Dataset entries
╔══

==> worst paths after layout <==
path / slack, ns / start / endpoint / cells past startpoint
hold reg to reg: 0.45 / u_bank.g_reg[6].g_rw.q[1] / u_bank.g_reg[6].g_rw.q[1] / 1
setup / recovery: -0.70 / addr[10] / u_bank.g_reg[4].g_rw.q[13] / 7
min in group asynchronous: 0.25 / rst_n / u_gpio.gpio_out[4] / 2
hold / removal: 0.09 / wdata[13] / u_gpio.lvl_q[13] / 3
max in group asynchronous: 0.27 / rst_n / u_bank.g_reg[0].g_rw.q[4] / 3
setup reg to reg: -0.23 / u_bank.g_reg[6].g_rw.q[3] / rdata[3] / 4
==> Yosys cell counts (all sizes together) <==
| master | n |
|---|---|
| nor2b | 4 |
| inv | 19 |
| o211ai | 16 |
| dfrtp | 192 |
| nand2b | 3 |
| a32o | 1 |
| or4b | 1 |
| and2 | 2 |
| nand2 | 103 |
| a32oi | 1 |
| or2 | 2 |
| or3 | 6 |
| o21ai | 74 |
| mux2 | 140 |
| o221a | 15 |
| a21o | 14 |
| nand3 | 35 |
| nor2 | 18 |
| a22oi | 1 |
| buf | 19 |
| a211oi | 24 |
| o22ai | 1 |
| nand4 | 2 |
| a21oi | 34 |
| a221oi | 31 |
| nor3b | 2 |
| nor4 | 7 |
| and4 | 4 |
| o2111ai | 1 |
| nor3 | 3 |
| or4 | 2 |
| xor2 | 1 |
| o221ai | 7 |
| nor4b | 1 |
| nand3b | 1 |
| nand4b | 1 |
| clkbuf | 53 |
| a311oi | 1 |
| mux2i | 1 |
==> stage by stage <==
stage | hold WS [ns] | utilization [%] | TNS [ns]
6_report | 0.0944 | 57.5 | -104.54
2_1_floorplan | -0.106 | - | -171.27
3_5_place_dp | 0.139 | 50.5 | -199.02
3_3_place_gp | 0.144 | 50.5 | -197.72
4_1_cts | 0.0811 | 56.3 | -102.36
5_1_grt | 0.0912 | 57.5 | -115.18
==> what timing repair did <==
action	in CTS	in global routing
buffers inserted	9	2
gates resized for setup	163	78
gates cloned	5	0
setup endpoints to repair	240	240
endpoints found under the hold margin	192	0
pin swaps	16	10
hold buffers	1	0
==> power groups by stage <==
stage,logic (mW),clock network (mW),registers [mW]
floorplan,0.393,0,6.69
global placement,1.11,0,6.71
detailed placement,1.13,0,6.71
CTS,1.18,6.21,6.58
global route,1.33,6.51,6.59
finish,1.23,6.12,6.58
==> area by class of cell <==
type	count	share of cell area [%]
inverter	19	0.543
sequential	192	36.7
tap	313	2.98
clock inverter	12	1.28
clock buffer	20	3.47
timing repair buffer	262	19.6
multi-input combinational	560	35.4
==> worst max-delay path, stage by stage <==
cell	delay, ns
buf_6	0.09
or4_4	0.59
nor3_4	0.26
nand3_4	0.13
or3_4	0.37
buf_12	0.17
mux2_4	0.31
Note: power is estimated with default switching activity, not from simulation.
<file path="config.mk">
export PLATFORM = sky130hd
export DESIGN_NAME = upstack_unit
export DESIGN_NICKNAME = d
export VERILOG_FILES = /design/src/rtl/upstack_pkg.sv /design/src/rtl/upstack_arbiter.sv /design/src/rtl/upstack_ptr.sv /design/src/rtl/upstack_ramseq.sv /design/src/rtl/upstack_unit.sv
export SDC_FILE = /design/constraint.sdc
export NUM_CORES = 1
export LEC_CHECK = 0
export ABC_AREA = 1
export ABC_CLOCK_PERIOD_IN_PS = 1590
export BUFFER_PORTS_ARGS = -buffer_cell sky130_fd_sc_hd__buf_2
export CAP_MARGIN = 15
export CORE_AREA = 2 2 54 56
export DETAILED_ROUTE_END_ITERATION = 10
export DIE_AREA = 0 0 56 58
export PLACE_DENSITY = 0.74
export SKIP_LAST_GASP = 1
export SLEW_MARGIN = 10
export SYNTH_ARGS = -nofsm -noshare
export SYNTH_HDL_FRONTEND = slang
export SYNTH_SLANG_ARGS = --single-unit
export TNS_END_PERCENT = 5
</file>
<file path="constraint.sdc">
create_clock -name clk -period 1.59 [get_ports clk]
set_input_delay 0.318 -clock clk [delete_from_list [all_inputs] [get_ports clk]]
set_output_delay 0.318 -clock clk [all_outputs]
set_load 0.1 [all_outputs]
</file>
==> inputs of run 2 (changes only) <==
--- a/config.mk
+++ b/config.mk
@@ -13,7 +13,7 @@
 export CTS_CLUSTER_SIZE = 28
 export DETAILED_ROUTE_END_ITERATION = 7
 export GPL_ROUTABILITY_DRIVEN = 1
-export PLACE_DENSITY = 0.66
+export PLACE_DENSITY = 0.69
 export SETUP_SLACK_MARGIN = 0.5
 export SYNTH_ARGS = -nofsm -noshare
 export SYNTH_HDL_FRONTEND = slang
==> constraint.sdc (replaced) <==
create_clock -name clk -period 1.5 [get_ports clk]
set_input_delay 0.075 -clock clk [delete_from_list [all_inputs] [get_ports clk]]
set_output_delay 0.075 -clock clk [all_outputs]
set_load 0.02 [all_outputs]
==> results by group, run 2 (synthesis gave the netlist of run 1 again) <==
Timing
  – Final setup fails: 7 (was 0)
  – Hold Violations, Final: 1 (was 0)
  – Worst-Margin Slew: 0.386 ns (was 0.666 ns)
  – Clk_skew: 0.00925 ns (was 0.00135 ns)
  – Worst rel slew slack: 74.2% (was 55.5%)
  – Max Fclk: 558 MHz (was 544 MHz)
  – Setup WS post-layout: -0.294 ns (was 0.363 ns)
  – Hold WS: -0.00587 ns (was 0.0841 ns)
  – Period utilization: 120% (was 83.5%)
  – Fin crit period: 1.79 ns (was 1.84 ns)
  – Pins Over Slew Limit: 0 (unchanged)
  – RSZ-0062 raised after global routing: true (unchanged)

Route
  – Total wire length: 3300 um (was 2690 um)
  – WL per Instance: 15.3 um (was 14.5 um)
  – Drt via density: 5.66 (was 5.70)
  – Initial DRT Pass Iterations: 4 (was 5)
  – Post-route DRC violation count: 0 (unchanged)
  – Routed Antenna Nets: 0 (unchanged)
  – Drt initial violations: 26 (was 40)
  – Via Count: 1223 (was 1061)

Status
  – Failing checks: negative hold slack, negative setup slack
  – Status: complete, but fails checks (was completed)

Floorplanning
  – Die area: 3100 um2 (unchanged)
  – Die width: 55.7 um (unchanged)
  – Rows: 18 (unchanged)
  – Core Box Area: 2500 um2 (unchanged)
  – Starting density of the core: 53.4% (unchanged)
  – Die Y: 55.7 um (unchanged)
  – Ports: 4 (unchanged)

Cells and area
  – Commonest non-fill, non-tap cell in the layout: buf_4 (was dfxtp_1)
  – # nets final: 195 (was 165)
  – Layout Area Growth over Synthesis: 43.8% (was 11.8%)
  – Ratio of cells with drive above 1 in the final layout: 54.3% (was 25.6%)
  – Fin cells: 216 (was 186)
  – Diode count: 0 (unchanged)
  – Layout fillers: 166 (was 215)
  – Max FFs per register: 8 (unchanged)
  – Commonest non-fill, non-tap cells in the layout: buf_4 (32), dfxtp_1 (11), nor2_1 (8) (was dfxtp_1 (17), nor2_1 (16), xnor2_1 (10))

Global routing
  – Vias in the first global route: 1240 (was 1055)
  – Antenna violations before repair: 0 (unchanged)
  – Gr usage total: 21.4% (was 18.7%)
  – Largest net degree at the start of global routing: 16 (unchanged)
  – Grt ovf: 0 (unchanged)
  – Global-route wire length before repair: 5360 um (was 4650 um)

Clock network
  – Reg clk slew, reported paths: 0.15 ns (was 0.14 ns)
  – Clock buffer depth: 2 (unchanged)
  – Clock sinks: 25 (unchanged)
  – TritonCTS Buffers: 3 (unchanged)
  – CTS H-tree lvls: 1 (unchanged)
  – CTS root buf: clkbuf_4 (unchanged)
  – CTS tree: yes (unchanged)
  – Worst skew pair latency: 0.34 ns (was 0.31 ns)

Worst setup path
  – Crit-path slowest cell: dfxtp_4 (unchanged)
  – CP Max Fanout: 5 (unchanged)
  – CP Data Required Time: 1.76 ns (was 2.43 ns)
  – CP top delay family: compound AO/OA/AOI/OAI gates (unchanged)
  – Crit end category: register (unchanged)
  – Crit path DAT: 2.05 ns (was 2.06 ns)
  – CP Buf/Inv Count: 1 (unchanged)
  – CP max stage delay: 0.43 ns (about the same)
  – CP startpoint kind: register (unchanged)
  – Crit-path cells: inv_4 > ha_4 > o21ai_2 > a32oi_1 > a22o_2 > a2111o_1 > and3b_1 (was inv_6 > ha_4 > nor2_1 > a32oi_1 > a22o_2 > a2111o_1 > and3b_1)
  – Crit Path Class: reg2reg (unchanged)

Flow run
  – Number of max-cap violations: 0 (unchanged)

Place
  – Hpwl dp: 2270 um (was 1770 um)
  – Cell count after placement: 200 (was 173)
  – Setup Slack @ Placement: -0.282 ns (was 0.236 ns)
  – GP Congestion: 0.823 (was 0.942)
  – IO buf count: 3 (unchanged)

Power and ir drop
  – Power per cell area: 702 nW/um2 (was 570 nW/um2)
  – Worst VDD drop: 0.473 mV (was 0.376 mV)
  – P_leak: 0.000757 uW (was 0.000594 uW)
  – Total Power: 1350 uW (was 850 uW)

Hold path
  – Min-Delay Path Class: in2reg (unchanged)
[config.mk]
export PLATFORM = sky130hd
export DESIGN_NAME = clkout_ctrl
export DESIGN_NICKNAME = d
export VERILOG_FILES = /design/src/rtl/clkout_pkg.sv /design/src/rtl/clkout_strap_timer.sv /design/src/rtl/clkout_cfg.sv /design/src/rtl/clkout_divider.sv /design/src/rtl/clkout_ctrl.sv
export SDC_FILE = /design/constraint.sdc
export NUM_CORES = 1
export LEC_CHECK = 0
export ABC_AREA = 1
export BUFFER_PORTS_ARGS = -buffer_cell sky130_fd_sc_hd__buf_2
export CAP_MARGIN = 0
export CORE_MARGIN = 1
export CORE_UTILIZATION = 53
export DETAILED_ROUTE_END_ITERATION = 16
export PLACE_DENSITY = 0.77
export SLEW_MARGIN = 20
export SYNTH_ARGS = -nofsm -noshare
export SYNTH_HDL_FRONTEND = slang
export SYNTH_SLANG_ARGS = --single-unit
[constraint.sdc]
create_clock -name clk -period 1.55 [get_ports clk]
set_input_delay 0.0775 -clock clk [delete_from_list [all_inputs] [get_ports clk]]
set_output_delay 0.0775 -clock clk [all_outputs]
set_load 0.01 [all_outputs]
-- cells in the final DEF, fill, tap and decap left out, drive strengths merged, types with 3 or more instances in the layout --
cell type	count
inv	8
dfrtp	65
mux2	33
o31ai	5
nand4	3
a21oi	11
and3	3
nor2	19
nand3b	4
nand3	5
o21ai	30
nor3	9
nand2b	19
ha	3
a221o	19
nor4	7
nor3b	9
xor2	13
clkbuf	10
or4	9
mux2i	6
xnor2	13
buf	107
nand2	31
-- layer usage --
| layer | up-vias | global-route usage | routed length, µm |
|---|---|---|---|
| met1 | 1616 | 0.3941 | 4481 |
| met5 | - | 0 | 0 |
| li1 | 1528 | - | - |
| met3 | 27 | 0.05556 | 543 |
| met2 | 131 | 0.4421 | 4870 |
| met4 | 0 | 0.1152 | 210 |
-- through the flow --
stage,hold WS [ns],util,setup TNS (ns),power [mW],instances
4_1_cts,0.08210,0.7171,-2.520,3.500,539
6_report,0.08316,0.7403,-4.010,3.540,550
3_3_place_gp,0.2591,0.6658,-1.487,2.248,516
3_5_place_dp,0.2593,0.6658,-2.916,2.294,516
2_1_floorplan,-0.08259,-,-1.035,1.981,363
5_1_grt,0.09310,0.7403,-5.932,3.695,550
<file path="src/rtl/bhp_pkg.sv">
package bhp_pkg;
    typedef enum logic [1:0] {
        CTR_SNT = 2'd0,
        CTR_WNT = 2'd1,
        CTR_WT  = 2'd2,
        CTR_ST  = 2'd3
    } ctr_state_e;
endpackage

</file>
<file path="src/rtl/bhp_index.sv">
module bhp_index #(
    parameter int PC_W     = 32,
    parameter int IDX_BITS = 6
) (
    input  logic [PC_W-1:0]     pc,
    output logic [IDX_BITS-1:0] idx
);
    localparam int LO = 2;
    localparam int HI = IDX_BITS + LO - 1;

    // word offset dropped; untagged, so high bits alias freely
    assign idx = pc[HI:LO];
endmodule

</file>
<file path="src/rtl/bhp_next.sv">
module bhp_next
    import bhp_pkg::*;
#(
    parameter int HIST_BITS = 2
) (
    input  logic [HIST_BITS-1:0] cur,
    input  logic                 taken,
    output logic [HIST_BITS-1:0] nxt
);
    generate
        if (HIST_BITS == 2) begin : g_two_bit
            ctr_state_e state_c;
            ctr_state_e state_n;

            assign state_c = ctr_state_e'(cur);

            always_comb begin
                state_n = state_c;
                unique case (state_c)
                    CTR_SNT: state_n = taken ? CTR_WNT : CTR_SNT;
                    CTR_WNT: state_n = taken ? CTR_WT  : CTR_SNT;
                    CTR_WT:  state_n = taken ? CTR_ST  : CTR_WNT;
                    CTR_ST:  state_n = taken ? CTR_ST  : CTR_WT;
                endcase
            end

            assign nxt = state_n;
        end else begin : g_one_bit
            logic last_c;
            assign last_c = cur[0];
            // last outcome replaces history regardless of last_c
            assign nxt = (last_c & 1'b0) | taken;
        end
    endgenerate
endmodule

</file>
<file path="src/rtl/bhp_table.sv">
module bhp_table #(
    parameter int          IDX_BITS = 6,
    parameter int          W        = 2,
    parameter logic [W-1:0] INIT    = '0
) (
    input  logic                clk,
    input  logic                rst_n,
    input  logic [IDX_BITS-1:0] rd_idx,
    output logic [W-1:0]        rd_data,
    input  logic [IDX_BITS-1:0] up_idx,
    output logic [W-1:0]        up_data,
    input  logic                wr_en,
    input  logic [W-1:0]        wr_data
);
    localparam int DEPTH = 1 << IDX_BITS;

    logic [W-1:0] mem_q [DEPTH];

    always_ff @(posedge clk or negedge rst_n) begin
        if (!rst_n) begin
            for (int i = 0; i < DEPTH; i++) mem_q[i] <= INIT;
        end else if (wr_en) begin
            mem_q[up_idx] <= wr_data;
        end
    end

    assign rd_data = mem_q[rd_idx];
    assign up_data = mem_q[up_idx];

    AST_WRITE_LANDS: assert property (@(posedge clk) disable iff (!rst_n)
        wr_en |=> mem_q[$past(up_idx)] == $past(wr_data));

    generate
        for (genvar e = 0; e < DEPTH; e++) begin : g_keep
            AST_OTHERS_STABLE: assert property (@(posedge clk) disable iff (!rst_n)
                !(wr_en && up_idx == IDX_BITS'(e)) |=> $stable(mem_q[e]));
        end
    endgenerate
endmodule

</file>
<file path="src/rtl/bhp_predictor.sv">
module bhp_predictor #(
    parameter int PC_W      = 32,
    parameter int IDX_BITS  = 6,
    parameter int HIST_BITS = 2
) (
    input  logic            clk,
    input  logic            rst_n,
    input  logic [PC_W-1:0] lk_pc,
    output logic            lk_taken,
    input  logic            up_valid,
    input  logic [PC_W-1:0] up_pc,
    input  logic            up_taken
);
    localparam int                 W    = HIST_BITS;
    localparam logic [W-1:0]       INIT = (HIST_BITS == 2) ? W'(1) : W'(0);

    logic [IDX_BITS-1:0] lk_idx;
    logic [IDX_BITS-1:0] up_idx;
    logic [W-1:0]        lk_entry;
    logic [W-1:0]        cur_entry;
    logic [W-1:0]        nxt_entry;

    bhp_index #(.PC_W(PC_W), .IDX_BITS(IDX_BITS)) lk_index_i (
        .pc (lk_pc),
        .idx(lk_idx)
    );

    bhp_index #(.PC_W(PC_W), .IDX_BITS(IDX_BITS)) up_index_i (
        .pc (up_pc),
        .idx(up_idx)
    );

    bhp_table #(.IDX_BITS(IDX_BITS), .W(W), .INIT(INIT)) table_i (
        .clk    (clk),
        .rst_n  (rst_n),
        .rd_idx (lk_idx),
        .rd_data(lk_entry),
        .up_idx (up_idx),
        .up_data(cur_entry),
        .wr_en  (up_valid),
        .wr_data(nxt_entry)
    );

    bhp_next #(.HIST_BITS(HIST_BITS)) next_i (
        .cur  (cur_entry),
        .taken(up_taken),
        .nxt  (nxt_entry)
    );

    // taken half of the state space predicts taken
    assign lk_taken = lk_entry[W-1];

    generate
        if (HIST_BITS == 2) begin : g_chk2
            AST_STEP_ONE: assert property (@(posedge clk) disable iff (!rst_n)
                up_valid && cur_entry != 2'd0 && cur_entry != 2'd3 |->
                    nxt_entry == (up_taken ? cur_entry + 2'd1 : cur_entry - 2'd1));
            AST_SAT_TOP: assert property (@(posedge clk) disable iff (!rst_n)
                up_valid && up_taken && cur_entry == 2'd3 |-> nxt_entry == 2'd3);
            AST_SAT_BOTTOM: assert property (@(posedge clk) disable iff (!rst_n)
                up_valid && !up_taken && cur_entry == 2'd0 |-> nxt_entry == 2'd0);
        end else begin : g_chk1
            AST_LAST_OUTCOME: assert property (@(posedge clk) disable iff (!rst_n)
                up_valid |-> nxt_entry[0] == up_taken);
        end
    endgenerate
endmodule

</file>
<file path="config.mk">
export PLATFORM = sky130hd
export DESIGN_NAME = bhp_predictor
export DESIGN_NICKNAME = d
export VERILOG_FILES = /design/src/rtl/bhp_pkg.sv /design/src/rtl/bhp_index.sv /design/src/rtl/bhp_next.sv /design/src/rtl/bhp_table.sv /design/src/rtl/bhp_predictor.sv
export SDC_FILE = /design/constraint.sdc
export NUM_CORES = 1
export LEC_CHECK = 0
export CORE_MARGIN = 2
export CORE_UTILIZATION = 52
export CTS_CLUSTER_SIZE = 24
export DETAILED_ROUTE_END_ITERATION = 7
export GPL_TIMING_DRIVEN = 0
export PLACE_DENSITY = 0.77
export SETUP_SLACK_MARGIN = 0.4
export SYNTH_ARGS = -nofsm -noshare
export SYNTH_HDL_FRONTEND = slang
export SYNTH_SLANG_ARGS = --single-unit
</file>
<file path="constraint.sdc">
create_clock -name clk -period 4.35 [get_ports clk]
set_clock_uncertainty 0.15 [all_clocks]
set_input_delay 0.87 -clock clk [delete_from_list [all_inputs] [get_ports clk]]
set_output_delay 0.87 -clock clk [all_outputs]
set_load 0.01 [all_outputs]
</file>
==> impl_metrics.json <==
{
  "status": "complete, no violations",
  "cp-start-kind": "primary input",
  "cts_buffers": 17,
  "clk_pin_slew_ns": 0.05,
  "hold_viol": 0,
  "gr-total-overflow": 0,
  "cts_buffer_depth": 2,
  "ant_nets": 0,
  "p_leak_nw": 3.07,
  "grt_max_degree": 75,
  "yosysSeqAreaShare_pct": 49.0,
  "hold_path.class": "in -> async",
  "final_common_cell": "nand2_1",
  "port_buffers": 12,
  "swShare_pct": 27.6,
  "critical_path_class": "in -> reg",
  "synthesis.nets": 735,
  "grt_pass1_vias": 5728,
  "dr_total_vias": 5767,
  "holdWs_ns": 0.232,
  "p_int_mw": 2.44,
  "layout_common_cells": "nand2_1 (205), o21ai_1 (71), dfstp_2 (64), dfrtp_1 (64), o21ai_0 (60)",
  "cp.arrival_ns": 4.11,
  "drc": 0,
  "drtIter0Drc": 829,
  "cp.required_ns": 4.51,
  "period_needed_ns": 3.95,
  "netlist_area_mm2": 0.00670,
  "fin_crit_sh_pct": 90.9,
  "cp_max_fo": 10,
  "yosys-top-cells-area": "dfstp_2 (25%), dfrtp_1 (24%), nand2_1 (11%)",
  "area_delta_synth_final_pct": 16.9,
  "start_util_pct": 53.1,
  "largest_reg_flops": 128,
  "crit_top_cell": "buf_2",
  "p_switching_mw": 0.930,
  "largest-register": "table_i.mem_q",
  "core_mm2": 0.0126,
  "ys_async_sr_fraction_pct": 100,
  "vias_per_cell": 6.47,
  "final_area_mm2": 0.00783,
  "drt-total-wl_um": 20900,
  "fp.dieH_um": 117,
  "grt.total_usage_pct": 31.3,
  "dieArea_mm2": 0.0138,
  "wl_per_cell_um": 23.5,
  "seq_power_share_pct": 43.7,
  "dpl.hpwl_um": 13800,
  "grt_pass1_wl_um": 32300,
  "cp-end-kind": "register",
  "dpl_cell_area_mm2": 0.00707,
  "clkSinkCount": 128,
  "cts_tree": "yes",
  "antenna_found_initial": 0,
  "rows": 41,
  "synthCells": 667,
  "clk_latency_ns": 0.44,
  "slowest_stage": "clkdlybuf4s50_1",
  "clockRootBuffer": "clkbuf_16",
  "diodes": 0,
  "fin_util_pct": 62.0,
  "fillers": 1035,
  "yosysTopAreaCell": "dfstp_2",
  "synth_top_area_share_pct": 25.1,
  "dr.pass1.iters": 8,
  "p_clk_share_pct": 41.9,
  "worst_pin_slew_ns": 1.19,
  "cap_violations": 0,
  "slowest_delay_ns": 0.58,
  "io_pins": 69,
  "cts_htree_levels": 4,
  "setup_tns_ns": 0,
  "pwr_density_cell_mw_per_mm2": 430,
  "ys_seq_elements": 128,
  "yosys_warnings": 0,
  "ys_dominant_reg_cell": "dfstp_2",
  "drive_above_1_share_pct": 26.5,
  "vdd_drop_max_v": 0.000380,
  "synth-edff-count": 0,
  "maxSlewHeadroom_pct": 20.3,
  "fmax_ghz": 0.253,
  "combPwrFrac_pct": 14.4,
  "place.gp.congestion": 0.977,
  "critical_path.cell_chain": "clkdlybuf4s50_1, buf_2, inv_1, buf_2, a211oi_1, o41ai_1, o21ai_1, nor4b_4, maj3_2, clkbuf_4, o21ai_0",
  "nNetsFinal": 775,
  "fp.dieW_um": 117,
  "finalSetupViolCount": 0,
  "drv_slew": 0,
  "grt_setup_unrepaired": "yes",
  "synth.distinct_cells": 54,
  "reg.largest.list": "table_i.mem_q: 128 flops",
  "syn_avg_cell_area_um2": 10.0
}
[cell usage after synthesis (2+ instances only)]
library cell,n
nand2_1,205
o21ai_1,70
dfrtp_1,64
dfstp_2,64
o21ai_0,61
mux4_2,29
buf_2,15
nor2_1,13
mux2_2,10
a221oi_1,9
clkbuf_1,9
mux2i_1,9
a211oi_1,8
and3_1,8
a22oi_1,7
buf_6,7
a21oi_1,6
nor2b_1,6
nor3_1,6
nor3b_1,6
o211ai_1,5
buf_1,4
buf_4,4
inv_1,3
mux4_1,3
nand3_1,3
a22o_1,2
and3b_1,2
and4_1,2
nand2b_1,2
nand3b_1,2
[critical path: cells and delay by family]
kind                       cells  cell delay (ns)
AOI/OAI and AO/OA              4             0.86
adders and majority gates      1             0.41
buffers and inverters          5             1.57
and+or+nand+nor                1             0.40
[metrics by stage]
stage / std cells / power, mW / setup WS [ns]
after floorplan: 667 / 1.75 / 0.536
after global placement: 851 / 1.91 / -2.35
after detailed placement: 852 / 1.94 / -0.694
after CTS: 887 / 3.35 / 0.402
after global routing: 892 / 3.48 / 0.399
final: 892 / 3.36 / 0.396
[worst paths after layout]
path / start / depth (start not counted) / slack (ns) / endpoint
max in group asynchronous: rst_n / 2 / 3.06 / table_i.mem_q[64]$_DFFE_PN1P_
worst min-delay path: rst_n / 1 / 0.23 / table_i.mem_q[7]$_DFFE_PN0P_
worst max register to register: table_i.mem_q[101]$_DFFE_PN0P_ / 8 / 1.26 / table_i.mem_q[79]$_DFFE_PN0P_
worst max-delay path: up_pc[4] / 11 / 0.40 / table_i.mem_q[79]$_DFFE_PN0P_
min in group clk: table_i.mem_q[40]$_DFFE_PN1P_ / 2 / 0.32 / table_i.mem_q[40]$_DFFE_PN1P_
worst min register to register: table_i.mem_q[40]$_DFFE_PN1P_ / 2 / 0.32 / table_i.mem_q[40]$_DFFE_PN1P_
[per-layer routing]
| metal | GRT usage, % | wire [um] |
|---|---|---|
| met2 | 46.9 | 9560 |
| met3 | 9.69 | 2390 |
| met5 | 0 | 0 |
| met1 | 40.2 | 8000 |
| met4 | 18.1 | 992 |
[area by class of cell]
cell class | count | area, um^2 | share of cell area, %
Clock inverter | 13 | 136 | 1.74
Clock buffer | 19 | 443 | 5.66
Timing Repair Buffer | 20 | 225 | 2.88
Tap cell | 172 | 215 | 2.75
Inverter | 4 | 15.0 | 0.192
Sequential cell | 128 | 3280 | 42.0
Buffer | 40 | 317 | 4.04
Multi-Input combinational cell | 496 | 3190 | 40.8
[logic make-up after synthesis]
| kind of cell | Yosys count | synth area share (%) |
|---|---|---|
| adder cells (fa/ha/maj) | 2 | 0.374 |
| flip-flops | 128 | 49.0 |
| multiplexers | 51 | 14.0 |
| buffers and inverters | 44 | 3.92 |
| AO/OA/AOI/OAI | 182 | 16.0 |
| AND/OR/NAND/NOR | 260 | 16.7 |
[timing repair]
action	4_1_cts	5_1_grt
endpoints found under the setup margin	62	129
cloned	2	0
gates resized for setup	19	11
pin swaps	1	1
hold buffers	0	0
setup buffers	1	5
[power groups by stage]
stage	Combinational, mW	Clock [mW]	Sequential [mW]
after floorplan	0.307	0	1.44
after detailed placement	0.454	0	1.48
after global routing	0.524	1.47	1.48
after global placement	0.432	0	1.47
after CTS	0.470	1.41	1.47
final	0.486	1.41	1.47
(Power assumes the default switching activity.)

╚══

* [Problem requirements]:
Print exactly the lines above, between the one holding "a21oi | 34 |" and the one holding "2_1_floorplan | -0.106 | - | -171.27", inclusive, and nothing besides.

* [Response area]:
| a21oi | 34 |
| a221oi | 31 |
| nor3b | 2 |
| nor4 | 7 |
| and4 | 4 |
| o2111ai | 1 |
| nor3 | 3 |
| or4 | 2 |
| xor2 | 1 |
| o221ai | 7 |
| nor4b | 1 |
| nand3b | 1 |
| nand4b | 1 |
| clkbuf | 53 |
| a311oi | 1 |
| mux2i | 1 |
==> stage by stage <==
stage | hold WS [ns] | utilization [%] | TNS [ns]
6_report | 0.0944 | 57.5 | -104.54
2_1_floorplan | -0.106 | - | -171.27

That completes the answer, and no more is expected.